Editors likes Vim, Emacs or even Notepad++ are all much more suitable editors for writing code than the default text editor installed in most operation systems.
Writing Good Code
Learning a HDL like Verilog is not a complex task. Writing good code, however, is. As any good programmer will tell you – writing good code has certain processes you should follow. Readability, speed and code organization are all aspects you should be aware of as you are writing. Each aspect also ties in with one another.
Code organization, for example, heavily ties into readability. Code that is structurally organized in such a way as to allow you to easily go back and edit previous code is incredibly useful when you have taken a break from writing it.

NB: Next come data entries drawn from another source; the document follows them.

<file path="src/rtl/seg_scan_ctrl_if.sv">
// Display-value update handshake between a requester and seg_scan_ctrl.
interface seg_scan_ctrl_if;
  logic        upd_req;
  logic [23:0] upd_data;
  logic        upd_ack;

  modport master (output upd_req, output upd_data, input upd_ack);
  modport slave  (input upd_req, input upd_data, output upd_ack);
endinterface

</file>
<file path="src/rtl/seg_scan_ctrl.sv">
// Six-digit multiplexed display scanner: blank-then-show slots, frame-aligned
// (tear-free) loading of the display value.
module seg_scan_ctrl #(
  parameter int DIV   = 50000,
  parameter int BLANK = 1000
) (
  input  logic                clk,
  input  logic                rst_n,
  input  logic                en,
  seg_scan_ctrl_if.slave      upd,
  output logic [23:0]         disp_num,
  output logic [2:0]          Scanning,
  output logic                blank,
  output logic                frame_done
);

  localparam logic [19:0] CNT_LAST  = 20'(DIV - 1);
  localparam logic [19:0] BLNK_LAST = 20'(BLANK - 1);

  typedef enum logic [1:0] {S_IDLE, S_BLANK, S_SHOW} state_t;

  state_t      state, state_nx;
  logic [19:0] cnt, cnt_nx;
  logic [2:0]  scan_nx;
  logic        fd_nx;
  logic        armed;
  logic        boundary, load;

  // A request is fresh only after upd_req has been seen low; reset disarms,
  // so a request held across reset needs a drop and re-raise.
  assign boundary = (state == S_SHOW) && (cnt == CNT_LAST) && (Scanning == 3'd5);
  assign load     = upd.upd_req && armed && ((state == S_IDLE) || boundary);

  always_comb begin
    state_nx = state;
    cnt_nx   = cnt;
    scan_nx  = Scanning;
    fd_nx    = 1'b0;
    if (!en) begin
      state_nx = S_IDLE;
      cnt_nx   = '0;
      scan_nx  = '0;
    end else begin
      case (state)
        S_IDLE: begin
          state_nx = S_BLANK;
          cnt_nx   = '0;
        end
        S_BLANK: begin
          cnt_nx = cnt + 20'd1;
          if (cnt == BLNK_LAST) state_nx = S_SHOW;
        end
        S_SHOW: begin
          if (cnt == CNT_LAST) begin
            cnt_nx   = '0;
            state_nx = S_BLANK;
            scan_nx  = (Scanning == 3'd5) ? 3'd0 : Scanning + 3'd1;
            fd_nx    = (Scanning == 3'd5);
          end else begin
            cnt_nx = cnt + 20'd1;
          end
        end
        default: begin
          state_nx = S_IDLE;
          cnt_nx   = '0;
          scan_nx  = '0;
        end
      endcase
    end
  end

  always_ff @(posedge clk or negedge rst_n) begin
    if (!rst_n) begin
      state       <= S_IDLE;
      cnt         <= '0;
      Scanning    <= '0;
      blank       <= 1'b1;
      frame_done  <= 1'b0;
      disp_num    <= '0;
      upd.upd_ack <= 1'b0;
      armed       <= 1'b0;
    end else begin
      state       <= state_nx;
      cnt         <= cnt_nx;
      Scanning    <= scan_nx;
      blank       <= (state_nx != S_SHOW);
      frame_done  <= fd_nx;
      upd.upd_ack <= load;
      if (load) disp_num <= upd.upd_data;
      if (!upd.upd_req) armed <= 1'b1;
      else if (load)    armed <= 1'b0;
    end
  end

endmodule

</file>
<file path="src/flat_wrapper.sv">
// flat-port wrapper written by rule: the top's interface ports become plain ports
module seg_scan_ctrl_flat 
#(
  parameter int DIV   = 50000,
  parameter int BLANK = 1000
)
  (clk, rst_n, en, disp_num, Scanning, blank, frame_done, upd_upd_req, upd_upd_data, upd_upd_ack);
  seg_scan_ctrl_if upd_i ();
  input  logic clk;
  input  logic rst_n;
  input  logic en;
  output logic [23:0] disp_num;
  output logic [2:0] Scanning;
  output logic blank;
  output logic frame_done;
  input wire logic [$bits(upd_i.upd_req)-1:0] upd_upd_req;
  input wire logic [$bits(upd_i.upd_data)-1:0] upd_upd_data;
  output wire logic [$bits(upd_i.upd_ack)-1:0] upd_upd_ack;
  assign upd_i.upd_req = upd_upd_req;
  assign upd_i.upd_data = upd_upd_data;
  assign upd_upd_ack = upd_i.upd_ack;
  seg_scan_ctrl #(.DIV(DIV), .BLANK(BLANK)) u_core (.clk(clk), .rst_n(rst_n), .en(en), .upd(upd_i), .disp_num(disp_num), .Scanning(Scanning), .blank(blank), .frame_done(frame_done));
endmodule
</file>
<file path="config.mk">
export PLATFORM = sky130hd
export DESIGN_NAME = seg_scan_ctrl_flat
export DESIGN_NICKNAME = d
export VERILOG_FILES = /design/src/rtl/seg_scan_ctrl_if.sv /design/src/rtl/seg_scan_ctrl.sv /design/src/flat_wrapper.sv
export SDC_FILE = /design/constraint.sdc
export NUM_CORES = 1
export LEC_CHECK = 0
export ABC_AREA = 1
export CAP_MARGIN = 20
export CORE_MARGIN = 5
export CORE_UTILIZATION = 45
export CTS_CLUSTER_DIAMETER = 200
export DETAILED_ROUTE_END_ITERATION = 7
export PLACE_DENSITY = 0.75
export RECOVER_POWER = 25
export SETUP_SLACK_MARGIN = 0.05
export SLEW_MARGIN = 20
export SYNTH_ARGS = -nofsm -noshare
export SYNTH_HDL_FRONTEND = slang
export SYNTH_SLANG_ARGS = --single-unit
export TNS_END_PERCENT = 10
</file>
<file path="constraint.sdc">
create_clock -name clk -period 1.7 [get_ports clk]
set_clock_uncertainty 0.1 [all_clocks]
set_input_delay 0.51 -clock clk [delete_from_list [all_inputs] [get_ports clk]]
set_output_delay 0.51 -clock clk [all_outputs]
set_load 0.005 [all_outputs]
</file>
; Word-level counts from Yosys, hierarchy flattened
; Index checks and enable logic that the tools add are counted.
; Widths: inputs -> output; s select.
[totals]
regBits = 53
input_bits = 28
word_cells = 43
[classes]
n_mux = 16
addsub = 2
eq_ne = 9
reduce_logical = 8
[ops]
columns = operator, count
row1 = $mux 20, 2
row2 = $pmux 20 s2, 1
row3 = $add 20x1->20 const B, 1
row4 = $eq 20x10->1 const B, 1
row5 = $eq 20x16->1 const B, 1
row6 = $mux 3, 3
row7 = $mux 2, 3
row8 = $pmux 2 s3, 1
row9 = $pmux 3 s2, 1
row10 = $mux 1, 5
row11 = $logic_and 1x1->1, 4
row12 = $ne 2x2->1 const B, 2
row13 = $add 3x1->3 const B, 1
row14 = $eq 3x3->1 const B, 1
row15 = $ne 3x3->1 const B, 1
row16 = $eq 2x1->1 const B, 1
row17 = $eq 2x2->1 const B, 1
row18 = $logic_not 2->1, 1
row19 = $ne 2x1->1 const B, 1
row20 = $reduce_and 2->1, 1
row21 = $reduce_or 2->1, 1
row22 = $logic_or 1x1->1, 1

; Logic depth before layout (Yosys ltp)
; Gate-level depths: netlist of the first run.
[logic_depth]
depth_word = 7
ltp_mapped = 11
depth_no_buf = 11

; Worst setup path before layout of the first run
; Ideal clock, no wire load.
[synth_timing]
kind = register -> register
from = reg u_core.cnt[0]
to = reg u_core.disp_num[10]
n_path_buf = 1
t_arrival_ns = 1.352
path_stages_with_launch = 10
slack_ns = 0.131
setup_time_ns = 0.117
path_cell_list = dfrtp_1 > ha_1 > nand3_2 > nor2_2 > nand4_2 > nand2_4 > nand2_4 > buf_6 > nand2_1 > nand2_1
[synth_between]
elab_chain_len = 5
[synth_lines]
columns = element, line_no
row1 = "start, declared", seg_scan_ctrl.sv:23  ; logic [19:0] cnt, cnt_nx;
row2 = "start signal, assigned", seg_scan_ctrl.sv:84  ; cnt <= cnt_nx;
row3 = $eq 20x16->1, seg_scan_ctrl.sv:31  ; assign boundary = (state == S_SHOW) && (cnt == CNT_LAST) && (Scanning == 3'd5);
row4 = $logic_and 1x1->1 (2 in series), seg_scan_ctrl.sv:31
row5 = $logic_or 1x1->1, seg_scan_ctrl.sv:32  ; assign load = upd.upd_req && armed && ((state == S_IDLE) || boundary);
row6 = $logic_and 1x1->1, seg_scan_ctrl.sv:32
row7 = "end signal, assigned", seg_scan_ctrl.sv:89  ; if (load) disp_num <= upd.upd_data;
row8 = "end, declared", seg_scan_ctrl.sv:11  ; output logic [23:0] disp_num,
; Every way passes these cells.
; A chain may end at the register's enable or synchronous reset.

; Worst setup path in the final report of the first run
[layout_timing]
from = reg u_core.cnt[10]
to = reg u_core.disp_num[17]
; Same word-level chain as after synthesis.

==> results of run 1 <==
[worst register-to-register path, stage by stage (launching register included)]
cell and delay, ns:
dfrtp_1 0.39, nor2_1 0.23, nand2_2 0.12, nor2_2 0.15, nand4_4 0.13, nand2_8 0.17, clkbuf_16 0.17, nand3_1 0.08
nand2_1 0.07
[where the power goes]
part	internal, mW	switching, mW
combinational	0.270	0.250
clock	0.339	0.420
sequential	1.37	0.0645
[through the flow]
step	worst slack [ns]	cells	util	hold slack [ns]
3_3_place_gp	-0.0328	468	0.617	0.350
5_1_grt	-0.0662	492	0.688	0.214
6_report	0.0393	492	0.688	0.158
3_5_place_dp	-0.0763	468	0.617	0.353
4_1_cts	0.0414	480	0.633	0.0133
2_1_floorplan	0.131	323	-	0.114
[cells by family (layout without fill, tap and decap cells)]
| kind of cell | Yosys count | count (layout) | synth area share |
|---|---|---|---|
| buffers and inverters | 37 | 132 | 0.0626 |
| adders and majority gates | 5 | 5 | 0.0239 |
| xor gates and xnor gates | 15 | 15 | 0.0501 |
| and+or+nand+nor | 207 | 209 | 0.344 |
| AOI/OAI and AO/OA | 6 | 6 | 0.0124 |
| DFF | 53 | 53 | 0.507 |
[what timing repair did]
item,CTS,global route
setup buffers,4,7
pin swaps,1,26
resized for setup,35,48
endpoints found under the setup margin,74,51
hold buffers,0,0
gates cloned,0,5
[flip-flops by register name (all words and copies together), names as in the netlist]
signal,flops
u_core.disp_num,24
u_core.Scanning,3
u_core.armed,1
u_core.upd.upd_ack,1
u_core.blank,1
u_core.frame_done,1
u_core.state,2
u_core.cnt,20
[synthesized netlist by cell type]
| cell type | n | share of area |
|---|---|---|
| buf_4 | 2 | 0.0057 |
| clkbuf_1 | 2 | 0.0029 |
| nand2_4 | 2 | 0.0086 |
| nor4_1 | 3 | 0.0072 |
| buf_2 | 2 | 0.0038 |
| xor2_1 | 10 | 0.033 |
| nor3_1 | 4 | 0.0076 |
| ha_1 | 5 | 0.024 |
| inv_1 | 26 | 0.037 |
| dfstp_2 | 1 | 0.010 |
| dfrtp_1 | 52 | 0.50 |
| nand4_2 | 1 | 0.0048 |
| nand2_1 | 98 | 0.14 |
| o211ai_1 | 1 | 0.0029 |
| nand3b_1 | 1 | 0.0029 |
| xnor2_1 | 5 | 0.017 |
| nor2_1 | 46 | 0.066 |
| nand3_2 | 1 | 0.0038 |
| nand3_1 | 39 | 0.074 |
| buf_6 | 2 | 0.0086 |
| a21oi_1 | 1 | 0.0019 |
| inv_2 | 3 | 0.0043 |
| nor2_2 | 4 | 0.0095 |
| nand2_2 | 2 | 0.0048 |
| nand4_1 | 6 | 0.014 |
| o21ai_0 | 4 | 0.0076 |
[worst max-delay path by stage]
stage / end / slack (ns)
finish: u_core.disp_num[17]$_DFFE_PN0P_ / 0.04
global placement: u_core.Scanning[2]$_DFFE_PN0P_ / -0.03
global route: u_core.cnt[3]$_DFF_PN0_ / -0.07
detailed placement: u_core.Scanning[1]$_DFFE_PN0P_ / -0.08
CTS: u_core.disp_num[9]$_DFFE_PN0P_ / 0.04
floorplan: u_core.disp_num[10]$_DFFE_PN0P_ / 0.13
[metal layers]
layer	wire length [um]	part of all wire	up-vias
met4	132	0.020	0
li1	-	-	1217
met1	2780	0.42	1153
met5	0	0	-
met3	642	0.097	14
met2	3090	0.47	84
[final cells by class]
cell class | count | area share
Clock buffer | 6 | 0.0215
Clock inverter | 2 | 0.00457
Inverter | 29 | 0.0284
Multi-Input combinational cell | 235 | 0.343
Sequential cell | 53 | 0.347
Tap cell | 72 | 0.0235
Timing Repair Buffer | 95 | 0.232
==> reports/results.txt, run 1 <==
Run status: finished, final reports clean
Slew Viols, Final: 0
Worst-path clk slew: 0.10 ns
Number of synthesis warnings: 0
Sequential Area: 1330 sq um
DPL Wire Length: 4.54 mm
CTS tree: built
CTS Buffer Depth: 2
HP Class: input port to asynchronous set/reset pin
GRT met3 Usage: 0.0817
Proportion of layout cells with a drive suffix above 1: 0.221
Cells after synthesis: 323
Peak supply drop: 0.000464 V
Worst r2r src: u_core.cnt[10]$_DFF_PN0_
Layout Nets: 452
Final setup vio count: 0
WP data arrival: 1.81 ns
Tot GR Track Use: 0.174
Port Buffer Count: 57
Die Ht: 86.3 um
Final hold violations: 0
Grt peak-use layer: met2
Placed Area: 3440 sq um
Clock Latency Late Sink: 0.30 ns
CP max-delay cell: dfrtp_1
Final GP Congestion: 0.946
Die Area: 7450 sq um
# Max-Cap Violations: 0
Final period util: 0.977
Vias in the first global route: 2381
Sink Count: 53
Distinct cells, synth: 26
Worst path depth: 8
Antenna violation net count after detailed routing: 0
RSZ-0062 raised after global routing: yes
GR Layer Usage met2: 0.278
Post-synthesis register bit count: 53
Fin area: 3840 sq um
Power Total: 2.71 mW
First drt pass iteration count: 4
Start point of the critical path: u_core.cnt[10]$_DFF_PN0_
Post-Syn Area: 2620 sq um
Initial core utilization: 0.470
R2R Setup Slk: 0.04 ns
CTS buffer count: 5
CP Cell Sequence: nor2_1 -> nand2_2 -> nor2_2 -> nand4_4 -> nand2_8 -> clkbuf_16 -> nand3_1 -> nand2_1
M1 GR Usage: 0.215
Ports: 58
Crit Path Category: register to register
Initial antenna violation count: 0
Buf/Inv on CP: 1
Total number of vias: 2468
Core Rows: 27
Average wire per standard cell: 13.5 um
Fill count: 432
Commonest cells after routing, fill and taps aside: 89 x nand2_1, 49 x dfrtp_1, 39 x nor2_1, 34 x nand3_1, 29 x buf_4
Post-Syn Nets: 356
Startpoint types: register
H-tree depth: 2
Fmax achieved: 602 MHz
Fin Setup TNS: 0 ns
Die Width: 86.3 um
Remaining DRCs: 0
ANT cells: 0
Multi-input logic area: 1320 sq um
Worst Tran Pin Value: 0.800 ns
Post-synthesis sequential area ratio: 0.507
Path depth of the worst reg2reg path: 8
Core box area: 5570 sq um
Tmin final: 1.66 ns
Initial DRC Count: 105
LEAKAGE: 1.87 nW
Most common cell after layout, fill and taps aside: nand2_1
CP top delay family: simple AND/OR/NAND/NOR gates
Area Overhead vs Synth: 46.4%
Vias per cell: 5.02
Clk root buf: clkbuf_8
Largest net degree at the start of global routing: 27
First-pass GRT wire length: 10.6 mm
Routed WL: 6.64 mm
Worst Path Max Fanout: 7
Pwr dens: 708 nW/um^2
Max_slew headroom: 0.466
Syn_area_per_cell: 8.11 sq um
Gr ovfl total: 0
Required time worst endpoint: 1.85 ns
Slowest Stage Delay on Critical Path: 0.39 ns
FF-to-FF End: u_core.disp_num[17]$_DFFE_PN0P_
CP Capture Type: register
(Power assumes the default switching activity.)
==> run 2, diff against run 1 <==
--- a/config.mk
+++ b/config.mk
@@ -8,10 +8,12 @@
 export ABC_AREA = 1
 export CAP_MARGIN = 20
 export CORE_MARGIN = 5
-export CORE_UTILIZATION = 45
+export CORE_UTILIZATION = 50
 export CTS_CLUSTER_DIAMETER = 200
+export CTS_CLUSTER_SIZE = 10
 export DETAILED_ROUTE_END_ITERATION = 7
-export PLACE_DENSITY = 0.75
+export DONT_BUFFER_PORTS = 1
+export PLACE_DENSITY = 0.68
 export RECOVER_POWER = 25
 export SETUP_SLACK_MARGIN = 0.05
 export SLEW_MARGIN = 20
==> run 2 against run 1 <==
  * The flow now finishes with violations (negative hold slack)
  * Clock power up 13%
  * Worst setup slack got worse by 0.031 ns
  * Clock-buffer cell count fell by 1
  * First-iteration DRC count up 19%
  * Final area down 15%
  * Combinational power fell by 49%
  * Sequential power barely moved
  * Cell count decreased by 14%
  * Global-route usage up 1.1 points
  * Maximum frequency decreased by 1.8%
==> reports/results.txt, run 2 (same netlist as run 1, synthesis figures left out) <==
First drt pass iteration count: 5
Routed WL: 6.38 mm
CTS tree: built
Die Width: 82.4 um
Largest reg by FF count: u_core.disp_num
Largest registers: u_core.disp_num: 24 flops, u_core.cnt: 20 flops, u_core.Scanning: 3 flops
Most common cell after layout, fill and taps aside: nand2_1
Failing checks: negative hold slack
Clock Latency Late Sink: 0.30 ns
DPL Wire Length: 3.99 mm
Core box area: 5110 sq um
HP Class: input port to asynchronous set/reset pin
Die Ht: 82.4 um
Initial core utilization: 0.513
WP data arrival: 1.84 ns
Peak supply drop: 0.000590 V
Final setup vio count: 0
Pwr dens: 791 nW/um^2
Clk root buf: clkbuf_8
ANT cells: 0
# Max-Cap Violations: 0
Commonest cells after routing, fill and taps aside: 89 x nand2_1, 51 x dfrtp_1, 41 x nor2_1, 32 x nand3_1, 22 x inv_1
Ports: 58
RSZ-0062 raised after global routing: yes
Fill count: 424
CP Capture Type: register
Run status: complete, but fails checks
Sink Count: 53
Final core utilization: 0.641
Remaining DRCs: 0
H-tree depth: 2
Max_slew headroom: 0.733
Layout Nets: 386
Tot GR Track Use: 0.184
Finished Layout Cells: 423
Startpoint types: register
Hold WS: -0.212 ns
LEAKAGE: 1.56 nW
Largest net degree at the start of global routing: 54
Final period util: 0.995
Initial DRC Count: 125
Worst Path Max Fanout: 6
Vias in the first global route: 2141
Crit Path Category: register to register
Required time worst endpoint: 1.85 ns
Average wire per standard cell: 15.1 um
Fin area: 3270 sq um
Initial antenna violation count: 0
Placed Area: 2810 sq um
Worst-path clk slew: 0.10 ns
Total number of vias: 2194
Proportion of layout cells with a drive suffix above 1: 0.229
Gr ovfl total: 0
CTS Buffer Depth: 2
Fmax achieved: 591 MHz
Port Buffer Count: 0
Antenna violation net count after detailed routing: 0
Largest register FFs: 24
Area Overhead vs Synth: 24.9%
Die Area: 6790 sq um
Vias per cell: 5.19
Final GP Congestion: 0.833
Core Rows: 26
CTS buffer count: 5
Slew Viols, Final: 0
First-pass GRT wire length: 9.58 mm
Final WS setup: 0.00840 ns
Worst Tran Pin Value: 0.397 ns
Pre-CTS setup slack: 0.00669 ns
DP Cell Count: 403
Final hold violations: 53
Tmin final: 1.69 ns
[run 2: path summary, 6_finish.rpt]
kind	start	to	slack [ns]	cells after the start
setup / recovery	u_core.cnt[12]$_DFF_PN0_	u_core.disp_num[18]$_DFFE_PN0P_	0.008	11
hold / removal	rst_n	u_core.state[1]$_DFF_PN0_	-0.21	0
setup reg to reg	u_core.cnt[12]$_DFF_PN0_	u_core.disp_num[18]$_DFFE_PN0P_	0.008	11
hold reg to reg	u_core.disp_num[8]$_DFFE_PN0P_	u_core.disp_num[8]$_DFFE_PN0P_	0.41	2
max in group asynchronous	rst_n	u_core.blank$_DFF_PN1_	1.52	0
min in group clk	upd_upd_req	u_core.armed$_DFFE_PN0P_	0.18	1
[run 2: what timing repair did]
action                                 CTS  global route
pin swaps                                4            28
cloned                                   1             4
endpoints found under the hold margin   53            53
gates resized for setup                 11            35
buffers inserted                         6             2
setup endpoints to repair               45            52
[run 2: area by class of cell]
cell class / instances / area, sq um / share of cell area
tap: 70 / 87.6 / 0.0268
timing repair buffer: 30 / 329 / 0.101
clock buffer: 5 / 68.8 / 0.0210
clock inverter: 2 / 38.8 / 0.0119
sequential: 53 / 1330 / 0.406
inverter: 29 / 109 / 0.0333
multi-input combinational: 234 / 1310 / 0.401
[run 2: critical path, cell delays in order (launching register included)]
cell	delay (ns)
dfrtp_1	0.40
inv_2	0.07
nand2_2	0.06
nor2_2	0.13
nand2_2	0.08
nor2_4	0.11
buf_6	0.11
nand4_4	0.09
nand2_8	0.17
clkbuf_16	0.17
nand3_1	0.06
nand2_1	0.08
[run 2: per-stage QoR]
| stage | setup TNS [ns] | power, mW |
|---|---|---|
| after floorplan | 0 | 1.62 |
| after global placement | 0 | 1.67 |
| after detailed placement | 0 | 1.68 |
| after CTS | 0 | 2.55 |
| after global routing | -3.18 | 2.69 |
| final | 0 | 2.59 |
[run 2: where the power goes]
group          internal, mW  switching [mW]  total [mW]
sequential             1.37          0.0983        1.47
combinational         0.113           0.151       0.264
clock                 0.437           0.417       0.854
total                  1.92           0.666        2.59
[run 2: metal layers]
metal,global-route usage,share of wire,vias up
met2,0.285,0.48,65
li1,-,-,1085
met5,0,0,-
met4,0.0598,0.022,0
met1,0.240,0.43,1032
met3,0.0662,0.066,12
==> variant, RTL diff (flow settings as in run 1) <==
Reset style: synchronous (`rst_n`), changed in one clocked block.
--- a/src/rtl/seg_scan_ctrl.sv
+++ b/src/rtl/seg_scan_ctrl.sv
@@ -71,3 +71,3 @@
 
-  always_ff @(posedge clk or negedge rst_n) begin
+  always_ff @(posedge clk) begin
     if (!rst_n) begin
Formal check against the unedited RTL: differs if rst_n is asserted again (counterexample within 4 cycles, from zero or initial values and one cycle with rst_n low); with rst_n held inactive, the same outputs for 10 cycles.
==> variant against run 1 <==
  * Wire length grew 5.3%
  * Worst setup slack improved by 0.0063 ns
  * Final cell count increased by 9.6%
  * Cell area up 0.36%
  * Core utilization is 3.0 points lower
  * Sequential cell count unchanged
  * Total power fell by 13%
  * Area after synthesis is 1.7% higher
  * Largest power group unchanged
==> variant: results <==
export IMPL_place_congestion=0.8759
export IMPL_place_area_mm2=0.003453
export IMPL_synth_nets=414
export IMPL_max_slew_margin_pct=81.84
export IMPL_synthXorXnorAreaFrac_pct=5.258
export IMPL_dp_cells=520
export IMPL_multiInputGateArea_mm2=0.001466
export IMPL_power_mw=2.353
export IMPL_cp_data_arrival_time_ns=1.77
export IMPL_crit_cells=11
export IMPL_synthCells=380
export IMPL_grt_first_pass_wirelength_mm=10.34
export IMPL_clk_insertion_delay_late_ns=0.32
export IMPL_worstReg2RegEnd="u_core.disp_num[19]"
export IMPL_path_clk_slew_ns=0.10
export IMPL_cp_startpoint="u_core.cnt[1]"
export IMPL_cts_resized=55
export IMPL_outcome="complete, no violations"
export IMPL_path_max_fanout=7
export IMPL_dp_hpwl_mm=4.605
export IMPL_drtIter0Drc=87
export IMPL_slowest_stage="dfxtp_2"
export IMPL_synth_compound_area_share_pct=7.089
export IMPL_grt_use_met1_pct=20.52
export IMPL_n_fill_cell=495
export IMPL_cp_top_family="simple AND/OR/NAND/NOR gates"
export IMPL_fmax_ghz=0.6045
export IMPL_hold_path_class="flop to flop"
export IMPL_drive_above_1_share_pct=24.57
export IMPL_powerClk_mw=0.732
export IMPL_grt_max_degree=30
export IMPL_synthAdderAreaFrac_pct=2.817
export IMPL_synth_commonest_cells="nand2_1, nor2_1, dfxtp_1, inv_1, nand3_1"
export IMPL_fin_nets=497
export IMPL_hp_start="u_core.disp_num[15]"
export IMPL_seqPwrFrac_pct=55.1
export IMPL_grt_util_all_layers_pct=16.57
export IMPL_whs_ns=0.3784
export IMPL_async_flop_share_pct=0
export IMPL_power_leakage_nw=1.693
export IMPL_met2_usage_pct=28.50
export IMPL_met3_usage_pct=2.838
export IMPL_reg2reg_depth=11
export IMPL_finalWirelength_mm=6.996
export IMPL_cts_setup_buffers=2
export IMPL_vias=2661
export IMPL_drtAntennaViolNets=0
export IMPL_wl_per_cell_um=12.98
export IMPL_ys_top_cells_by_area="dfxtp_1, nand2_1, nor2_1"
export IMPL_ys_seq_area_share_pct=39.81
export IMPL_critical_path_max_stage_delay_ns=0.37
export IMPL_ys_types=27
export IMPL_dominantRegCellSynth="dfxtp_1"
==> variant: changes by cell type in the layout (fill, tap and decap cells not counted), moves of 5 or more <==
cell | run 1 | this run
nor2_1 | 39 | 67
dfrtp_1 | 49 | 0
dfxtp_1 | 0 | 26
inv_1 | 23 | 47
a21oi_1 | 1 | 20
nor2_2 | 8 | 2
nand2_2 | 10 | 5
dfxtp_2 | 0 | 25
nand2_1 | 89 | 67
a21oi_2 | 0 | 10
buf_4 | 29 | 24
==> variant: area by class of cell <==
cell class	count	share of cell area, %
Multi-Input combinational cell	260	38.09
Sequential cell	53	28.57
Timing Repair Buffer	91	23.43
Inverter	52	5.200
Tap cell	75	2.437
Clock buffer	6	1.885
Clock inverter	2	0.3900
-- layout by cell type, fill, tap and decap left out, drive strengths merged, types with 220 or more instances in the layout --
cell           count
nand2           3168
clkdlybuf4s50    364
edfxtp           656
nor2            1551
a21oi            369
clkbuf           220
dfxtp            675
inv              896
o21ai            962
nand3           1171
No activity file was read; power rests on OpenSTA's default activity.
## config.mk

```make
export PLATFORM = sky130hd
export DESIGN_NAME = calc_accumulator
export DESIGN_NICKNAME = d
export VERILOG_FILES = /design/src/rtl/calc_pkg.sv /design/src/rtl/calc_mul_seq.sv /design/src/rtl/calc_accumulator.sv
export SDC_FILE = /design/constraint.sdc
export NUM_CORES = 1
export LEC_CHECK = 0
export CAP_MARGIN = 30
export CORE_MARGIN = 5
export CORE_UTILIZATION = 30
export CTS_CLUSTER_SIZE = 25
export DETAILED_ROUTE_END_ITERATION = 8
export GPL_ROUTABILITY_DRIVEN = 0
export SYNTH_ARGS = -nofsm -noshare
export SYNTH_HDL_FRONTEND = slang
export SYNTH_SLANG_ARGS = --single-unit
```

## constraint.sdc

```tcl
create_clock -name clock -period 3.7 [get_ports clock]
set_clock_uncertainty 0.15 [all_clocks]
set_input_delay 1.11 -clock clock [delete_from_list [all_inputs] [get_ports clock]]
set_output_delay 1.11 -clock clock [all_outputs]
set_load 0.02 [all_outputs]
```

The same can be said for readability in general.
You may know what your code does today but future you will no doubt forget most of it. This is where good code commenting helps out. When you have a complex algorithm without a good comment on the side – you will really start to understand the meaning of regret.
Programming A Xilinx FPGA
Developing a process for programming an FPGA can be tiresome. Although the amount of planning and the amount of detail required can change depending on the project, it is still incredibly useful to create a design document that captures as much detail and information on the proposed solution as possible.
The time spent laying out the foundation is the time that is saved later in the process when it is time to debug and refactor. A change in requirements is painful but proper documentation will help to cut off some of the tedium.
In order to implement a solution, you must build the design using design entry methods such as HDL code. HDLs like Verilog or VHDL allow you to synthesize the design into output files that the FPGA will understand. Many of the more complicated aspects of programming an FPGA are automatically done for you using vendor tools like ISE and Vivado.